He was gone in a flash but his words stay and fester. Photo / Getty Images
OPINION
"Fat girl!" The dickhead yelled at me from the window of a silver hatchback on Sunday evening.
I was hauling my fat self up a steep neighbourhood hill at the time. I'd geared myself up for conquering this hill for ages. It was my Everest and the climb wasa mental slog as much as a physical one.
It was not aided by the barbed observation hollered from a vehicle that was, in an irony unappreciated by the yeller, also struggling to get up the hill.
He'd had his whole, slow hill ascent to think of something clever. That all his under-developed brain could string together in his moment of drive-by vitriol were two words closer to a clinical description than a comedic roast is an indictment on New Zealand's language education.
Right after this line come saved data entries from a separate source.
--- config.mk ---
export PLATFORM = sky130hd
export DESIGN_NAME = countdown_core
export DESIGN_NICKNAME = d
export VERILOG_FILES = /design/src/rtl/countdown_pkg.sv /design/src/rtl/countdown_tick_prescaler.sv /design/src/rtl/countdown_core.sv
export SDC_FILE = /design/constraint.sdc
export NUM_CORES = 1
export LEC_CHECK = 0
export ABC_AREA = 1
export BUFFER_PORTS_ARGS = -buffer_cell sky130_fd_sc_hd__buf_2
export CAP_MARGIN = 20
export CORE_MARGIN = 1
export CORE_UTILIZATION = 52
export CTS_BUF_LIST = sky130_fd_sc_hd__clkbuf_4 sky130_fd_sc_hd__clkbuf_8
export DETAILED_ROUTE_END_ITERATION = 7
export PLACE_DENSITY = 0.75
export SLEW_MARGIN = 10
export SYNTH_ARGS = -nofsm -noshare
export SYNTH_HDL_FRONTEND = slang
export SYNTH_SLANG_ARGS = --single-unit
--- constraint.sdc ---
create_clock -name clk -period 1.4 [get_ports clk]
set_input_delay 0.28 -clock clk [delete_from_list [all_inputs] [get_ports clk]]
set_output_delay 0.28 -clock clk [all_outputs]
set_load 0.01 [all_outputs]
--- src/rtl/countdown_pkg.sv ---
// Shared types and default constants for the seconds countdown engine.
package countdown_pkg;

    localparam int DEFAULT_CNT_W    = 8;
    localparam int DEFAULT_TICK_DIV = 100000000;

    typedef enum logic [1:0] {
        IDLE  = 2'd0,
        RUN   = 2'd1,
        PAUSE = 2'd2,
        DONE  = 2'd3
    } state_t;

endpackage

--- src/rtl/countdown_tick_prescaler.sv ---
// Divides clk down to a one-cycle tick every TICK_DIV enabled cycles.
// The phase is held while en is low, so a paused second resumes where it stopped.
module tick_prescaler
    import countdown_pkg::*;
#(
    parameter int TICK_DIV = DEFAULT_TICK_DIV
) (
    input  logic clk,
    input  logic rst,
    input  logic en,
    input  logic clr,
    output logic tick
);

    localparam int            PW   = (TICK_DIV > 1) ? $clog2(TICK_DIV) : 1;
    localparam logic [PW-1:0] LAST = PW'(TICK_DIV - 1);

    logic [PW-1:0] phase;

    assign tick = en && (phase == LAST);

    always_ff @(posedge clk) begin
        if (rst || clr) begin
            phase <= '0;
        end else if (en) begin
            phase <= tick ? '0 : phase + PW'(1);
        end
    end

endmodule

--- src/rtl/countdown_core.sv ---
// Loadable seconds countdown with IDLE/RUN/PAUSE/DONE control around a 1 Hz tick.
// Define COUNTDOWN_AUTORELOAD_EN to reload the last preset on expiry instead of stopping.
module countdown_core
    import countdown_pkg::*;
#(
    parameter int CNT_W    = DEFAULT_CNT_W,
    parameter int TICK_DIV = DEFAULT_TICK_DIV
) (
    input  logic             clk,
    input  logic             rst,
    input  logic             load,
    input  logic [CNT_W-1:0] preset,
    input  logic             start,
    input  logic             pause,
    output logic [CNT_W-1:0] count,
    output logic             running,
    output logic             done,
    output logic             expired
);

    state_t           state;
    state_t           next_state;
    logic [CNT_W-1:0] next_count;
    logic             next_expired;
    logic [CNT_W-1:0] reload_value;
    logic             tick;
    logic             run_en;
    logic             at_one;

`ifdef COUNTDOWN_AUTORELOAD_EN
    localparam bit AUTORELOAD = 1'b1;

    always_ff @(posedge clk) begin
        if (rst) begin
            reload_value <= '0;
        end else if (load) begin
            reload_value <= preset;
        end
    end
`else
    localparam bit AUTORELOAD = 1'b0;

    assign reload_value = '0;
`endif

    assign run_en = (state == RUN);
    assign at_one = (count == CNT_W'(1));

    tick_prescaler #(
        .TICK_DIV(TICK_DIV)
    ) u_prescaler (
        .clk (clk),
        .rst (rst),
        .en  (run_en),
        .clr (load),
        .tick(tick)
    );

    always_ff @(posedge clk) begin
        if (rst) begin
            state <= IDLE;
        end else begin
            state <= next_state;
        end
    end

    // The final tick wins over a coincident pause unless autoreload keeps us running.
    always_comb begin
        next_state = state;
        if (load) begin
            next_state = IDLE;
        end else begin
            case (state)
                IDLE: begin
                    if (start && (count != '0)) begin
                        next_state = RUN;
                    end
                end
                RUN: begin
                    if (tick && at_one && !AUTORELOAD) begin
                        next_state = DONE;
                    end else if (pause) begin
                        next_state = PAUSE;
                    end
                end
                PAUSE: begin
                    if (start) begin
                        next_state = RUN;
                    end
                end
                DONE: begin
                    next_state = DONE;
                end
                default: begin
                    next_state = IDLE;
                end
            endcase
        end
    end

    always_comb begin
        next_count   = count;
        next_expired = 1'b0;
        if (load) begin
            next_count = preset;
        end else if (run_en && tick) begin
            if (at_one) begin
                next_expired = 1'b1;
                next_count   = AUTORELOAD ? reload_value : '0;
            end else begin
                next_count = count - CNT_W'(1);
            end
        end
    end

    always_ff @(posedge clk) begin
        if (rst) begin
            count   <= '0;
            expired <= 1'b0;
        end else begin
            count   <= next_count;
            expired <= next_expired;
        end
    end

    always_comb begin
        running = (state == RUN);
        done    = (state == DONE);
    end

endmodule

# --- Word level (Yosys, flattened, before mapping) ---
# Cells that the tools add are included.
word_totals:
  out_inout_bits: 11
  input_bits: 13
  wordCells: 36
  reg_bits: 38
classes:
  n_eq_ne: 8
  reduce_logical: 11
  n_mux: 10
  addsub: 2
  bitwise: 1
op_table:
  columns: ["cell", "n"]
  rows:
  - ["$add 27x1->27 const B", 1]
  - ["$eq 27x27->1 const B", 1]
  - ["$mux 27", 1]
  - ["$mux 8", 3]
  - ["$eq 8x1->1 const B", 1]
  - ["$mux 2", 4]
  - ["$pmux 2 s4", 1]
  - ["$reduce_bool 8->1", 1]
  - ["$sub 8x1->8 const B", 1]
  - ["$eq 2x2->1 const B", 2]
  - ["$logic_and 1x1->1", 4]
  - ["$ne 2x2->1 const B", 2]
  - ["$ne 3x2->1 const B", 1]
  - ["$reduce_and 3->1", 1]
  - ["$reduce_or 3->1", 1]
  - ["$eq 2x1->1 const B", 1]
  - ["$logic_not 2->1", 1]
  - ["$reduce_bool 2->1", 1]
  - ["$reduce_or 2->1", 1]
  - ["$logic_or 1x1->1", 1]
  - ["$mux 1", 1]
  - ["$not 1->1", 1]

# --- Depth between registers and ports, before layout ---
# Gate-level depths: netlist (run 1).
depth:
  depth_word: 5
  mapped_depth: 11
  depth_no_buf: 11

# --- By module ---
# Synthesis (run 1) repeated with hierarchy kept, for this count alone.
hier_totals:
  cells_unflattened: 367
  hier_area_um2: 2337.2
modules_own_cells:
  columns: ["module", "instances", "cells_each", "seq_area_each_um2", "area_each_um2"]
  rows:
  - ["tick_prescaler", 1, 248, 540.5, 1530.2]
  - ["countdown_core", 1, 119, 220.2, 807.0]

# --- Worst setup path after synthesis (run 1) ---
# No wires, ideal clock.
synth_timing:
  path_type: "reg-to-reg"
  from: "reg u_prescaler.phase[0]"
  to: "reg u_prescaler.phase[17]"
  path_stages_with_launch: 12
  setup_slack_ns: -0.043
  required_ns: 1.279
  n_path_buf: 1
  synth_period_minus_slack_ns: 1.443
  t_arrival_ns: 1.322
  path_cell_list: "dfxtp_1 ha_1 nand2_1 nor2_1 nand2_1 nor2_2 nand2_4 nand2_8 inv_2 nand2_2 buf_6 nor3_1"
synth_between:
  elab_chain_len: 3
  word_cells_on_any_way: 4
  cone_classes: "add/sub: 1; eq/ne: 1; mux: 1; reduce/logical: 1"
synth_lines:
  columns: ["item", "line_no", "text"]
  rows:
  - ["start: declaration", "countdown_tick_prescaler.sv:18", "logic [PW-1:0] phase;"]
  - ["start signal: assignment", "countdown_tick_prescaler.sv:26", "phase <= tick ? '0 : phase + PW'(1);"]
  - ["parallel branches: the longest is 2 deep, another holds $add 27x1->27", null, null]
  - ["$mux 27 *", "countdown_tick_prescaler.sv:26", null]
# Every way passes the cells marked *.
# A chain may end at the register's enable or synchronous reset.

# --- Final worst setup path (run 1) ---
layout_timing:
  from: "reg u_prescaler.phase[1]"
  to: "reg count[1]"
layout_between:
  elab_chain_len: 4
layout_lines:
  columns: ["item", "line_no", "text"]
  rows:
  - ["$eq 27x27->1", "countdown_tick_prescaler.sv:20", "assign tick = en && (phase == LAST);"]
  - ["$logic_and 1x1->1", "countdown_tick_prescaler.sv:20", null]
  - ["$logic_and 1x1->1", "countdown_core.sv:106", "end else if (run_en && tick) begin"]
  - ["$reduce_bool 2->1 (no line)", null, null]
  - ["end signal: assignment", "countdown_core.sv:121", "count <= next_count;"]
  - ["end: declaration", "countdown_core.sv:15", "output logic [CNT_W-1:0] count,"]
# No other way between the ends.

==> metrics.md, run 1 <==
| Metric | Value |
|---|---|
| Starting density of the core | 54.8% |
| Nets@finish | 468 |
| Number of distinct standard cells referenced by the synthesized netlist | 25 |
| Max-slew violation total from the final report | 0 |
| Number of cells produced by synthesis | 359 |
| Root buf cell | sky130_fd_sc_hd__clkbuf_8 |
| Element type at the critical path start | flop |
| Internal reg-to-reg setup slack | -90 ps |
| Crit-path cells | ha_4, nand2_2, nor2_1, nand2_1, nor2_2, nand2_4, nand2_8, inv_4, buf_6, nor2_2, nor2_1 |
| Number of warnings issued by yosys | 0 |
| Area contributors post-synth | sky130_fd_sc_hd__dfxtp_1 (34%), sky130_fd_sc_hd__nand2_1 (18%), sky130_fd_sc_hd__nor2_1 (13%) |
| Master of the slowest instance on the critical path | sky130_fd_sc_hd__dfxtp_4 |
| Maximum number of pins on one net before global-route repair | 13 |
| Number of cells on the worst reg-to-reg path | 11 |
| Maximum VDD drop | 0.000513 V |
| Layout cell share with drive strength beyond 1 | 33.8% |
| Via count of the first global-routing pass | 2261 |
| Overall power | 2340 µW |
| Synthesized flop and latch total | 38 |
| Mean number of vias per cell | 5.21 |
| CTS Buf Count | 5 |
| RSZ-0062 raised after global routing | yes |
| Filler instances | 293 |
| Count of nets left with antenna violations after detail routing | 0 |
| Synthesized area | 2210 µm² |
| R2r endpoint | count[1] |
| Synthesized Nets | 375 |
| Register clock-pin slew on the reported worst setup and hold paths | 80 ps |
| Hold path startpoint | pause |
| Synth-to-Final Area Change | 43.1% |
| DIE WIDTH | 67.1 µm |
| Worst clock skew | 8.06 ps |
| Antenna cell count | 0 |
| Leakage dissipation | 0.00139 µW |
| Kind of end point of the critical path | flop |
| Full die area | 4510 µm² |
| Reported max-cap violation count | 0 |
| Final worst-path cycle share | 106% |
| Final setup vio count | 29 |
| Ratio of total power to cell area | 741 nW/µm² |
| Area leader, netlist | sky130_fd_sc_hd__dfxtp_1 |
| Worst stage delay on the critical path | 370 ps |
| Failing checks | negative setup slack |
| DRT Pass-1 Iters | 5 |
| Crit-path max FO | 4 |
| Number of antenna violations at the first check in global routing | 0 |
| Critical path required time | 1590 ps |
| Utilization after layout | 78.3% |
| Overall routed net length | 6.82 mm |
| Area of all sequential standard cells | 778 µm² |
| Via count | 2622 |
| Number of levels in the clock H-tree | 2 |
| Portion of synthesized cell area occupied by the leading cell type | 34.5% |
| Footprint of the multi-input gates | 1430 µm² |
| Sequential area share after synthesis | 34.5% |
| Placement Rows | 23 |
| Slew headroom | 76.8% |
| CTS Buffer Depth | 2 |
| Num ports | 24 |
| Kind of path behind the tightest hold check | input port to flop |
| WP data arrival | 1670 ps |
| Weighted congestion at the end of routability-driven global placement | 0.941 |
| Min Clock Period, post-route | 1490 ps |
| Detailed placer's ending HPWL | 4.50 mm |
| Result of the run | finished with violations |
| Achievable Freq | 673 MHz |
| Worst Slack Setup Final | -86.3 ps |
| Hold-critical path endpoint | state[0] |
| Floorplan die height | 67.1 µm |
| Grt ovf | 0 |
| Final-layout setup total negative slack | -1120 ps |
| Clk_lat worst skew | 300 ps |
| Global-route wire length before repair | 10.1 mm |
| Number of sinks handled by clock tree synthesis | 38 |
| Final hold violations | 0 |
| TritonCTS clock tree | yes |
| Avg WL per Cell | 13.6 µm |
| Buffers on Ports | 23 |
| Post-synthesis average cell area | 6.14 µm² |
| Pre-CTS setup slack | -132 ps |
| Number of DRC violations after detailed-routing iteration 0 | 349 |
| Hold-critical path depth | 4 |
| Category of the critical setup timing path | flop to flop |
| Worst Max-Slew Pin Slew | 346 ps |
| Launch point of the worst reg-to-reg path | u_prescaler.phase[1] |
| Number of remaining DRC errors | 0 |
| Quantity of hold-fixing buffers added after cts | 0 |
| Core area | 4030 µm² |
| Combined global-route utilization of all metal layers | 30.1% |
[synthesized netlist by cell type]
cell,count
sky130_fd_sc_hd__nor3b_1,1
sky130_fd_sc_hd__nand2_2,2
sky130_fd_sc_hd__nand2_4,1
sky130_fd_sc_hd__nor3_1,16
sky130_fd_sc_hd__xor2_1,6
sky130_fd_sc_hd__nor2_4,2
sky130_fd_sc_hd__dfxtp_1,38
sky130_fd_sc_hd__a21oi_1,16
sky130_fd_sc_hd__nor2_1,77
sky130_fd_sc_hd__nor2_2,3
sky130_fd_sc_hd__inv_2,3
sky130_fd_sc_hd__buf_6,1
sky130_fd_sc_hd__nand2_8,1
sky130_fd_sc_hd__clkbuf_1,2
sky130_fd_sc_hd__o21bai_1,2
sky130_fd_sc_hd__nand3b_1,1
sky130_fd_sc_hd__clkinv_1,1
sky130_fd_sc_hd__inv_1,38
sky130_fd_sc_hd__o21ai_0,6
sky130_fd_sc_hd__nand4_1,7
sky130_fd_sc_hd__nand3_1,24
sky130_fd_sc_hd__ha_1,3
sky130_fd_sc_hd__xnor2_1,2
sky130_fd_sc_hd__nand2_1,105
sky130_fd_sc_hd__a31o_2,1
[routing by layer]
layer	share of wire [%]	global-route usage [%]	up-vias
met5	0	0	-
met4	1.5	12.5	0
met3	6.6	4.56	9
met2	47	45.8	106
met1	45	42.1	1193
li1	-	-	1314
[power breakdown]
part / internal, µW / total [µW] / switching (µW)
combinational: 173 / 402 / 228
clock: 396 / 818 / 421
sequential: 1100 / 1120 / 19.5
[placed cells by master, fill, tap and decap left out, types with 2 or more instances in the layout]
master and count:
sky130_fd_sc_hd__nor3_1 14, sky130_fd_sc_hd__inv_1 38, sky130_fd_sc_hd__dfxtp_1 30, sky130_fd_sc_hd__nand4_1 7, sky130_fd_sc_hd__buf_2 22, sky130_fd_sc_hd__buf_6 3
sky130_fd_sc_hd__a21oi_2 5, sky130_fd_sc_hd__xnor2_1 2, sky130_fd_sc_hd__o21ai_1 2, sky130_fd_sc_hd__dfxtp_2 5, sky130_fd_sc_hd__o21bai_1 2, sky130_fd_sc_hd__xor2_1 6
sky130_fd_sc_hd__o21ai_0 4, sky130_fd_sc_hd__nand3_1 22, sky130_fd_sc_hd__a21oi_1 11, sky130_fd_sc_hd__clkbuf_8 6, sky130_fd_sc_hd__nor2_4 5, sky130_fd_sc_hd__nor2_2 17
sky130_fd_sc_hd__buf_4 62, sky130_fd_sc_hd__nand2_1 96, sky130_fd_sc_hd__dfxtp_4 3, sky130_fd_sc_hd__nor2_1 61, sky130_fd_sc_hd__inv_4 2, sky130_fd_sc_hd__ha_1 2
sky130_fd_sc_hd__nand2_2 8, sky130_fd_sc_hd__nand2_4 4
[registers in the layout, summed over array words and instances (netlist names)]
| name | flops |
|---|---|
| state | 2 |
| u_prescaler.phase | 27 |
| expired | 1 |
| count | 8 |
[layout make-up]
class | count | area share (%)
multi-input cells | 277 | 45.4
clock inverters | 2 | 0.397
well taps | 50 | 1.98
clock buffers | 6 | 2.62
inverters | 42 | 5.15
flip-flops and latches | 38 | 24.7
repair buffers | 88 | 19.8
[through the flow]
stage / area, µm² / hold slack, ps / std cells
after floorplan: 2210 / 447 / 359
after global placement: 2800 / 474 / 486
after detailed placement: 2800 / 470 / 486
after CTS: 3010 / 254 / 496
after global routing: 3160 / 277 / 503
final: 3160 / 262 / 503
[timing repair]
action                     CTS  global route
pin swaps                   16            19
setup endpoints to repair   35            37
setup buffers                2             6
resized for setup           30            31
gates cloned                 0             1
[worst max-delay path: cells and delay by family, from the launching register on]
kind	cells	cell delay, ps
buffers and inverters	2	160
adder cells (fa/ha/maj)	1	140
AND/OR/NAND/NOR	8	710
flip-flops	1	370
[kinds of logic after synthesis]
logic type      after synthesis  synth area share (%)
xor+xnor                      8                  3.18
flops                        38                  34.5
compound gates               25                  6.07
simple gates                240                  46.6
buf+inv                      45                  8.00
fa+ha+maj                     3                  1.70
[worst max-delay path by stage]
stage,slack (ps),depth (start not counted),endpoint,start
finish,-90,11,count[1],u_prescaler.phase[1]
global route,-210,8,u_prescaler.phase[24],u_prescaler.phase[1]
CTS,-70,11,count[1],u_prescaler.phase[0]
detailed placement,-130,9,count[3],state[0]
global placement,-80,6,u_prescaler.phase[17],state[0]
floorplan,-5,11,u_prescaler.phase[17],u_prescaler.phase[1]
(Power assumes the default switching activity.)
==> run 2: changes to the inputs <==
PLACE_DENSITY = not set   (was 0.75)
PLACE_DENSITY_LB_ADDON = 0.1   (was not set)
REMOVE_ABC_BUFFERS = 1   (was not set)
==> run 2 against run 1 <==
Against the previous run:
- the flow still finishes with violations (negative setup slack)
- sequential power barely moved
- count of clock-buffer cells in the layout stayed put
- global-route usage increased by 2.4 points
- critical path depth shrank 2
- cell area up 4.5%
- die area is the same
- sequential share of layout area is 1.1 points lower
- via count grew 5.9%
- worst hold slack better by 30 ps
- non-clock buffer count up 2
- register-to-register slack worse by 99 ps
- clock skew fell by 2.9 ps
- critical path type unchanged
- critical endpoint is now u_prescaler.phase[23]
- largest cell class unchanged
- largest power group is now the clock network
But I bet in that moment he felt as hilarious as all get out. He alerted a fat female (and the neighbourhood) to her fatness and femaleness! Sick burn, bro.
I barely had time to register before he was accelerating pathetically away from the top of the hill.
I wondered if he might be so embarrassed by his weak words that he would loop around to try again – or hear my response - but alas, he did not.
I was left to reach the summit in the quiet suburban twilight thinking about how it was not the first time a stranger felt the best way of communicating their instant loathing for me was by screaming from a moving car.
"Keep going fatty." That was fired at me from another dickhead in a crappy station wagon as I walked up a Wellington hill.
There are more stories. Mine and others. To exercise in public as a fat person – sometimes even to just exist in a fat body in a public space – is to expect encounters like this.
Recently three friends walking up Mauao in Mount Maunganui were called "fat b******" by a woman running past.
They accurately pointed out the hit-and-literally-run comment said a lot more about her projected insecurities than it did about them.
They started campaigns on social media to empower other women to feel confident sharing their health journeys.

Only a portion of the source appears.